**Assigned task**
Your answer should be the lines below from the one with "power,power_density,988,nW/um2" to the one with "## run 2: layer usage", both included, given again exactly and with nothing added.

**Dataset records**
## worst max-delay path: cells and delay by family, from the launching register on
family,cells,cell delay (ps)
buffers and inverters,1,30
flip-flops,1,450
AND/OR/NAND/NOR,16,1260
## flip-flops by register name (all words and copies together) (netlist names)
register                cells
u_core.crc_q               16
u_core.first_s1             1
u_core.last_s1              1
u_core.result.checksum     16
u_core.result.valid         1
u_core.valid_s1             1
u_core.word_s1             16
<file path="config.mk">
export PLATFORM = sky130hd
export DESIGN_NAME = bill_dispense_transaction_top_flat
export DESIGN_NICKNAME = d
export VERILOG_FILES = /design/src/hdl/bdt_pkg.sv /design/src/hdl/bdt_in_if.sv /design/src/hdl/bdt_out_if.sv /design/src/hdl/bdt_frame_capture.sv /design/src/hdl/bill_dispense_transaction_top.sv /design/src/flat_wrapper.sv
export SDC_FILE = /design/constraint.sdc
export NUM_CORES = 1
export LEC_CHECK = 0
export ABC_AREA = 0
export BUFFER_PORTS_ARGS = -buffer_cell sky130_fd_sc_hd__buf_4
export CAP_MARGIN = 10
export CORE_MARGIN = 2
export CORE_UTILIZATION = 55
export DETAILED_ROUTE_END_ITERATION = 10
export PLACE_DENSITY = 0.73
export SKIP_CTS_REPAIR_TIMING = 1
export SLEW_MARGIN = 20
export SYNTH_ARGS = -nofsm -noshare
export SYNTH_HDL_FRONTEND = slang
export SYNTH_HIERARCHICAL = 1
export SYNTH_SLANG_ARGS = --single-unit
</file>
<file path="constraint.sdc">
create_clock -name clk -period 16.85 [get_ports clk]
set_input_delay 3.37 -clock clk [delete_from_list [all_inputs] [get_ports clk]]
set_output_delay 3.37 -clock clk [all_outputs]
set_load 0.005 [all_outputs]
</file>
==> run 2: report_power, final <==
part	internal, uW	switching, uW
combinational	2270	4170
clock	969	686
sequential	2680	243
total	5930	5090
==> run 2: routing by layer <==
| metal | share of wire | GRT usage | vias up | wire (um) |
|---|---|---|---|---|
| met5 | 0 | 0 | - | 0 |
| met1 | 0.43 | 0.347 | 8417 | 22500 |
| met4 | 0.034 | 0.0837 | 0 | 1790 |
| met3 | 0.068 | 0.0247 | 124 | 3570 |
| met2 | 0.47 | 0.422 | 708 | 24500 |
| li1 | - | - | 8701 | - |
[config.mk]
export PLATFORM = sky130hd
export DESIGN_NAME = vra_sqrt_cell
export DESIGN_NICKNAME = d
export VERILOG_FILES = /design/src/vra_pkg.sv /design/src/vra_sqrt_cell.sv
export SDC_FILE = /design/constraint.sdc
export NUM_CORES = 1
export LEC_CHECK = 0
export ABC_CLOCK_PERIOD_IN_PS = 1900
export BUFFER_PORTS_ARGS = -buffer_cell sky130_fd_sc_hd__buf_2
export CORE_AREA = 2 2 283 285
export DETAILED_ROUTE_END_ITERATION = 12
export DIE_AREA = 0 0 285 287
export PLACE_DENSITY = 0.59
export SYNTH_ARGS = -nofsm -noshare
export SYNTH_HDL_FRONTEND = slang
export SYNTH_SLANG_ARGS = --single-unit
[constraint.sdc]
create_clock -name clk_i -period 1.9 [get_ports clk_i]
set_input_delay 0.285 -clock clk_i [delete_from_list [all_inputs] [get_ports clk_i]]
set_output_delay 0.285 -clock clk_i [all_outputs]
set_load 0.05 [all_outputs]
$ cat src/vra_pkg.sv
`default_nettype none

package vra_pkg;

  localparam int FRAC_BITS     = 16;
  localparam int CORDIC_STAGES = 20;
  localparam int SQRT_STEPS    = 32;
  localparam int DIV_STEPS     = 31;

  localparam logic [1:0] CMD_X    = 2'd0;
  localparam logic [1:0] CMD_Y    = 2'd1;
  localparam logic [1:0] CMD_Z    = 2'd2;
  localparam logic [1:0] CMD_AXIS = 2'd3;

  localparam logic [29:0]        TURN_PER_RAD = 30'd683565276;
  localparam logic signed [32:0] PI_Q30       = 33'sd3373259426;
  localparam logic signed [33:0] GAIN_Q30     = 34'sd652032874;
  localparam logic signed [33:0] ONE_Q30      = 34'sd1073741824;

  localparam logic signed [32:0] ATAN_Q30 [30] = '{
    33'sd843314856, 33'sd497837829, 33'sd263043836, 33'sd133525158, 33'sd67021686,
    33'sd33543515, 33'sd16775850, 33'sd8388437, 33'sd4194282, 33'sd2097149,
    33'sd1048575, 33'sd524287, 33'sd262143, 33'sd131071, 33'sd65535,
    33'sd32767, 33'sd16383, 33'sd8191, 33'sd4095, 33'sd2047,
    33'sd1023, 33'sd511, 33'sd255, 33'sd127, 33'sd63,
    33'sd31, 33'sd15, 33'sd8, 33'sd4, 33'sd2
  };

  typedef struct packed {
    logic [1:0]         cmd;
    logic signed [31:0] vx;
    logic signed [31:0] vy;
    logic signed [31:0] vz;
    logic signed [31:0] angle;
  } item_t;

  typedef struct packed {
    item_t            item;
    logic [2:0]       neg;
    logic             zero;
    logic [2:0][31:0] m;
    logic [63:0]      rad;
    logic [63:0]      root;
  } sq_t;

  typedef struct packed {
    item_t            item;
    logic [2:0]       neg;
    logic             zero;
    logic [31:0]      len;
    logic [2:0][33:0] rem;
    logic [2:0][30:0] quo;
  } dv_t;

  typedef struct packed {
    item_t              item;
    logic signed [31:0] nx;
    logic signed [31:0] ny;
    logic signed [31:0] nz;
    logic [1:0]         quad;
    logic signed [33:0] x;
    logic signed [33:0] y;
    logic signed [32:0] z;
  } cd_t;

endpackage

`default_nettype wire

$ cat src/vra_cordic_cell.sv
`default_nettype none

module vra_cordic_cell (
  input  wire logic          clk_i,
  input  wire logic          rst_ni,
  input  wire logic          en_i,
  input  wire logic [4:0]    idx_i,
  input  wire logic          vld_i,
  input  wire vra_pkg::cd_t  dat_i,
  output logic               vld_o,
  output vra_pkg::cd_t       dat_o
);

  logic signed [33:0] dx_w;
  logic signed [33:0] dy_w;
  vra_pkg::cd_t       dat_d;
  vra_pkg::cd_t       dat_q;
  logic               vld_q;

  assign dx_w = dat_i.y >>> idx_i;
  assign dy_w = dat_i.x >>> idx_i;

  always_comb begin
    dat_d = dat_i;
    if (!dat_i.z[32]) begin
      dat_d.x = dat_i.x - dx_w;
      dat_d.y = dat_i.y + dy_w;
      dat_d.z = dat_i.z - vra_pkg::ATAN_Q30[idx_i];
    end else begin
      dat_d.x = dat_i.x + dx_w;
      dat_d.y = dat_i.y - dy_w;
      dat_d.z = dat_i.z + vra_pkg::ATAN_Q30[idx_i];
    end
  end

  always_ff @(posedge clk_i or negedge rst_ni) begin
    if (!rst_ni) begin
      vld_q <= 1'b0;
    end else if (en_i) begin
      vld_q <= vld_i;
    end
  end

  always_ff @(posedge clk_i) begin
    if (en_i) begin
      dat_q <= dat_d;
    end
  end

  assign vld_o = vld_q;
  assign dat_o = dat_q;

endmodule

`default_nettype wire
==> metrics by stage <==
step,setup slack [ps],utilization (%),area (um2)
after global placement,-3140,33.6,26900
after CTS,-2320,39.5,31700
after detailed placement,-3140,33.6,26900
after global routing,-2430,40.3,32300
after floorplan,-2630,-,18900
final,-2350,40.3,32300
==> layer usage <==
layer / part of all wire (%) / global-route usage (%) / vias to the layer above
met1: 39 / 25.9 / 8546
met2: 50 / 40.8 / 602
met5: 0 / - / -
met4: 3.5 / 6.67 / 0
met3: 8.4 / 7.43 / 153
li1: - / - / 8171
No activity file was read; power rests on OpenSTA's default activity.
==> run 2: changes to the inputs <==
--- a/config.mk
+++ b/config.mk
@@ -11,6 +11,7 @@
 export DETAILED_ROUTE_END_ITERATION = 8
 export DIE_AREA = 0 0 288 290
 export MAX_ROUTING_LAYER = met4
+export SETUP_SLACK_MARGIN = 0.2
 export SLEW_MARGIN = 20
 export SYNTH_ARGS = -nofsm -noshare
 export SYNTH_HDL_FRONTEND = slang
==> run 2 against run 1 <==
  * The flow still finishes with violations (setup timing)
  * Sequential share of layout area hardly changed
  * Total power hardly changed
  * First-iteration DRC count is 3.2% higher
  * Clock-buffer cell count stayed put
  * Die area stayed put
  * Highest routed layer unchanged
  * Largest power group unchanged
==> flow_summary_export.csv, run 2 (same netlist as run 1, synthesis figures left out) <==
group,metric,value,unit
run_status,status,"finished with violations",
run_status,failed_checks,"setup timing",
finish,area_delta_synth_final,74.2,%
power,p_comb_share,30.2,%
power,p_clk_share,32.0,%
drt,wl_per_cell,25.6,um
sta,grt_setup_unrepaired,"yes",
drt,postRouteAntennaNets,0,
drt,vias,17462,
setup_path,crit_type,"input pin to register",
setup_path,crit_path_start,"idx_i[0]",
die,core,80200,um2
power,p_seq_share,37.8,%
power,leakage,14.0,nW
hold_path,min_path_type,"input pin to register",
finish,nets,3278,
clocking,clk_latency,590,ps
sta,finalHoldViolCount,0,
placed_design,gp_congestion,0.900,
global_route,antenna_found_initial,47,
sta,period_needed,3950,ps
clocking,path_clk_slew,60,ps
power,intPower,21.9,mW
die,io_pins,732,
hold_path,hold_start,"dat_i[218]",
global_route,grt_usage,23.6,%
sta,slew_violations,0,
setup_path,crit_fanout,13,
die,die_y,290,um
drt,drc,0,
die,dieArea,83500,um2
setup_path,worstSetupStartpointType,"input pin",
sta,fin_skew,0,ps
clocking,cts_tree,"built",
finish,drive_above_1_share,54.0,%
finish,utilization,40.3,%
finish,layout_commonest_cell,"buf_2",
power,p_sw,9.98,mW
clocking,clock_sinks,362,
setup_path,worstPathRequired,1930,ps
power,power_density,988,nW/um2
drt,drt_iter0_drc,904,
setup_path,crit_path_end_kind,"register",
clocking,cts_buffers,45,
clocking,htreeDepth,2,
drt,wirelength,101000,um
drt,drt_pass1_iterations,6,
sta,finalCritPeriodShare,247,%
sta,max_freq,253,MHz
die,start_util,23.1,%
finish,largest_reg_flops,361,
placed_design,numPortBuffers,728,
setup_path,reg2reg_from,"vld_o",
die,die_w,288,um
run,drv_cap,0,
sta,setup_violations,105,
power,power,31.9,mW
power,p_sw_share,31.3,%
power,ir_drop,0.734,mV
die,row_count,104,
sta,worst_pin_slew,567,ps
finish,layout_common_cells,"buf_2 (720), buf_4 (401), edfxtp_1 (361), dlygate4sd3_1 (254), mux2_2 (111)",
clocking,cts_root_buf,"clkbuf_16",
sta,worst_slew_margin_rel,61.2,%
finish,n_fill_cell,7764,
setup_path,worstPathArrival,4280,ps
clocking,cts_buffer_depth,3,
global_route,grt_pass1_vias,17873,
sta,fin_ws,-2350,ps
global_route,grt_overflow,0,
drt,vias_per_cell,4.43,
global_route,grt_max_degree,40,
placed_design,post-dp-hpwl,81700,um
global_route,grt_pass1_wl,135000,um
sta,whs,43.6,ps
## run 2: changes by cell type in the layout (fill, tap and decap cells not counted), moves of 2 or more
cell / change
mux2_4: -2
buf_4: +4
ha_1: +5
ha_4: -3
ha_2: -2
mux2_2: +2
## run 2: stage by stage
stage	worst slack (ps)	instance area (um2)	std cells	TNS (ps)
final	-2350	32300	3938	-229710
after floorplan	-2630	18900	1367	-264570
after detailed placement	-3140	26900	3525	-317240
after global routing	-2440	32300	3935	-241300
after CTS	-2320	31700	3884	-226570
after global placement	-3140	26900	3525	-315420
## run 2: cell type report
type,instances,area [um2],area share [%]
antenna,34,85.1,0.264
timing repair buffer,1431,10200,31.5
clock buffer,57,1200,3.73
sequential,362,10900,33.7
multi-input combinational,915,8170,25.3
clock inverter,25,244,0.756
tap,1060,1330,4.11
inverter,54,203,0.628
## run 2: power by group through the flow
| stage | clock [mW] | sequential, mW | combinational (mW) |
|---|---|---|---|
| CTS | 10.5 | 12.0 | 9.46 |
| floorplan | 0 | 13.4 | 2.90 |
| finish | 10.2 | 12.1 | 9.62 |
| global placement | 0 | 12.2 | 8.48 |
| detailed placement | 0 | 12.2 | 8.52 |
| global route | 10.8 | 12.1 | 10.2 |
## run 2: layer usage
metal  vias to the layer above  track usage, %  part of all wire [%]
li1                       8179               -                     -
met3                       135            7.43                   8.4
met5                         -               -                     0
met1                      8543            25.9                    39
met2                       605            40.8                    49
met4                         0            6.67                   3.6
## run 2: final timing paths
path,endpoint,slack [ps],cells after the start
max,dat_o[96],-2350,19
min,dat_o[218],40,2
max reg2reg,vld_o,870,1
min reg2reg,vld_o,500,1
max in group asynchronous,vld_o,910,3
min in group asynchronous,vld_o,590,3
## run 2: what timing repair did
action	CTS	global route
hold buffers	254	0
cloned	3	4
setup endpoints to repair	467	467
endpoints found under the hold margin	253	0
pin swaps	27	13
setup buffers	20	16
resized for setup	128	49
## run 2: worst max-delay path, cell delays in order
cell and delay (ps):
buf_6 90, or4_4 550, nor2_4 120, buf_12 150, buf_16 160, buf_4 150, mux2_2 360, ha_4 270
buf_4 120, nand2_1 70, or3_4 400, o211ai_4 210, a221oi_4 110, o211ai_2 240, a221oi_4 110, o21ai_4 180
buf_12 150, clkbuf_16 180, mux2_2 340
<file path="config.mk">
export PLATFORM = sky130hd
export DESIGN_NAME = fibonacci_range_sum_mod
export DESIGN_NICKNAME = d
export VERILOG_FILES = /design/src/design/frsm_pkg.sv /design/src/design/fibonacci_range_sum_mod.sv
export SDC_FILE = /design/constraint.sdc
export NUM_CORES = 2
export LEC_CHECK = 0
export ABC_CLOCK_PERIOD_IN_PS = 12100
export BUFFER_PORTS_ARGS = -buffer_cell sky130_fd_sc_hd__buf_2
export CELL_PAD_IN_SITES_DETAIL_PLACEMENT = 0
export CELL_PAD_IN_SITES_GLOBAL_PLACEMENT = 1
export CORE_MARGIN = 2
export CORE_UTILIZATION = 40
export CTS_BUF_LIST = sky130_fd_sc_hd__clkbuf_2
export DETAILED_ROUTE_END_ITERATION = 12
export PLACE_DENSITY_LB_ADDON = 0.1
export SKIP_CTS_REPAIR_TIMING = 1
export SYNTH_ARGS = -nofsm -noshare
export SYNTH_HDL_FRONTEND = slang
export SYNTH_SLANG_ARGS = --single-unit
</file>
<file path="constraint.sdc">
create_clock -name clk -period 12.1 [get_ports clk]
set_input_delay 1.815 -clock clk [delete_from_list [all_inputs] [get_ports clk]]
set_output_delay 1.815 -clock clk [all_outputs]
set_load 0.005 [all_outputs]
</file>
===== config.mk =====
export PLATFORM = sky130hd
export DESIGN_NAME = crlu_ctrl
export DESIGN_NICKNAME = d
export VERILOG_FILES = /design/src/rtl/crlu_pkg.sv /design/src/rtl/crlu_ctrl.sv
export SDC_FILE = /design/constraint.sdc
export NUM_CORES = 1
export LEC_CHECK = 0
export BUFFER_PORTS_ARGS = -buffer_cell sky130_fd_sc_hd__buf_2
export CORE_MARGIN = 2
export CORE_UTILIZATION = 35
export CTS_BUF_LIST = sky130_fd_sc_hd__clkbuf_8
export DETAILED_ROUTE_END_ITERATION = 8
export PLACE_DENSITY = 0.71
export SLEW_MARGIN = 10
export SYNTH_ARGS = -nofsm -noshare
export SYNTH_HDL_FRONTEND = slang
export SYNTH_SLANG_ARGS = --single-unit
export TNS_END_PERCENT = 10

===== constraint.sdc =====
create_clock -name clk -period 3 [get_ports clk]
set_input_delay 0.15 -clock clk [delete_from_list [all_inputs] [get_ports clk]]
set_output_delay 0.15 -clock clk [all_outputs]
set_load 0.02 [all_outputs]
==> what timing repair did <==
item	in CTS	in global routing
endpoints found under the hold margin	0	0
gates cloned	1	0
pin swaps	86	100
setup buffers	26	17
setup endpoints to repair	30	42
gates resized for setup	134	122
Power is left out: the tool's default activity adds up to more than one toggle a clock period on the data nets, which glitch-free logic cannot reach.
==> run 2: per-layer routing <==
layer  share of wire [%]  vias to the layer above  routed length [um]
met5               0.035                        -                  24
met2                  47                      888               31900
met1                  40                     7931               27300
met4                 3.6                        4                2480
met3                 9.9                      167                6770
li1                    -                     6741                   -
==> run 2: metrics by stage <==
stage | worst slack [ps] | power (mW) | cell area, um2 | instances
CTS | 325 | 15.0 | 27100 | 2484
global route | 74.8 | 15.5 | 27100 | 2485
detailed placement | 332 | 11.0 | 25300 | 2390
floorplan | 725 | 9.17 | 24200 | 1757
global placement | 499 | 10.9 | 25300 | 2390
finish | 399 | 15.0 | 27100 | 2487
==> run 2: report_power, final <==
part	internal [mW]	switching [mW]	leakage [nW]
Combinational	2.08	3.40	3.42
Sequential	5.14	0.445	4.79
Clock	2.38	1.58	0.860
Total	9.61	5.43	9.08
[src/rtl/gqv_vertex_if.sv]
// ----------------------------------------------------------------------------
// gqv_vertex_if
// Vertex channel: one textured, coloured vertex of a glyph quad.
// ----------------------------------------------------------------------------
interface gqv_vertex_if;
    logic               valid;
    logic               ready;
    logic signed [15:0] pos_x;
    logic signed [15:0] pos_y;
    logic [4:0]         tex_u;
    logic [4:0]         tex_v;
    logic [31:0]        vertex_color;
    logic               last_vertex;

    modport source (output valid, output pos_x, output pos_y, output tex_u, output tex_v,
                    output vertex_color, output last_vertex, input ready);
    modport sink (input valid, input pos_x, input pos_y, input tex_u, input tex_v,
                  input vertex_color, input last_vertex, output ready);
endinterface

**Answer to this task**
power,power_density,988,nW/um2
drt,drt_iter0_drc,904,
setup_path,crit_path_end_kind,"register",
clocking,cts_buffers,45,
clocking,htreeDepth,2,
drt,wirelength,101000,um
drt,drt_pass1_iterations,6,
sta,finalCritPeriodShare,247,%
sta,max_freq,253,MHz
die,start_util,23.1,%
finish,largest_reg_flops,361,
placed_design,numPortBuffers,728,
setup_path,reg2reg_from,"vld_o",
die,die_w,288,um
run,drv_cap,0,
sta,setup_violations,105,
power,power,31.9,mW
power,p_sw_share,31.3,%
power,ir_drop,0.734,mV
die,row_count,104,
sta,worst_pin_slew,567,ps
finish,layout_common_cells,"buf_2 (720), buf_4 (401), edfxtp_1 (361), dlygate4sd3_1 (254), mux2_2 (111)",
clocking,cts_root_buf,"clkbuf_16",
sta,worst_slew_margin_rel,61.2,%
finish,n_fill_cell,7764,
setup_path,worstPathArrival,4280,ps
clocking,cts_buffer_depth,3,
global_route,grt_pass1_vias,17873,
sta,fin_ws,-2350,ps
global_route,grt_overflow,0,
drt,vias_per_cell,4.43,
global_route,grt_max_degree,40,
placed_design,post-dp-hpwl,81700,um
global_route,grt_pass1_wl,135000,um
sta,whs,43.6,ps
## run 2: changes by cell type in the layout (fill, tap and decap cells not counted), moves of 2 or more
cell / change
mux2_4: -2
buf_4: +4
ha_1: +5
ha_4: -3
ha_2: -2
mux2_2: +2
## run 2: stage by stage
stage	worst slack (ps)	instance area (um2)	std cells	TNS (ps)
final	-2350	32300	3938	-229710
after floorplan	-2630	18900	1367	-264570
after detailed placement	-3140	26900	3525	-317240
after global routing	-2440	32300	3935	-241300
after CTS	-2320	31700	3884	-226570
after global placement	-3140	26900	3525	-315420
## run 2: cell type report
type,instances,area [um2],area share [%]
antenna,34,85.1,0.264
timing repair buffer,1431,10200,31.5
clock buffer,57,1200,3.73
sequential,362,10900,33.7
multi-input combinational,915,8170,25.3
clock inverter,25,244,0.756
tap,1060,1330,4.11
inverter,54,203,0.628
## run 2: power by group through the flow
| stage | clock [mW] | sequential, mW | combinational (mW) |
|---|---|---|---|
| CTS | 10.5 | 12.0 | 9.46 |
| floorplan | 0 | 13.4 | 2.90 |
| finish | 10.2 | 12.1 | 9.62 |
| global placement | 0 | 12.2 | 8.48 |
| detailed placement | 0 | 12.2 | 8.52 |
| global route | 10.8 | 12.1 | 10.2 |
## run 2: layer usage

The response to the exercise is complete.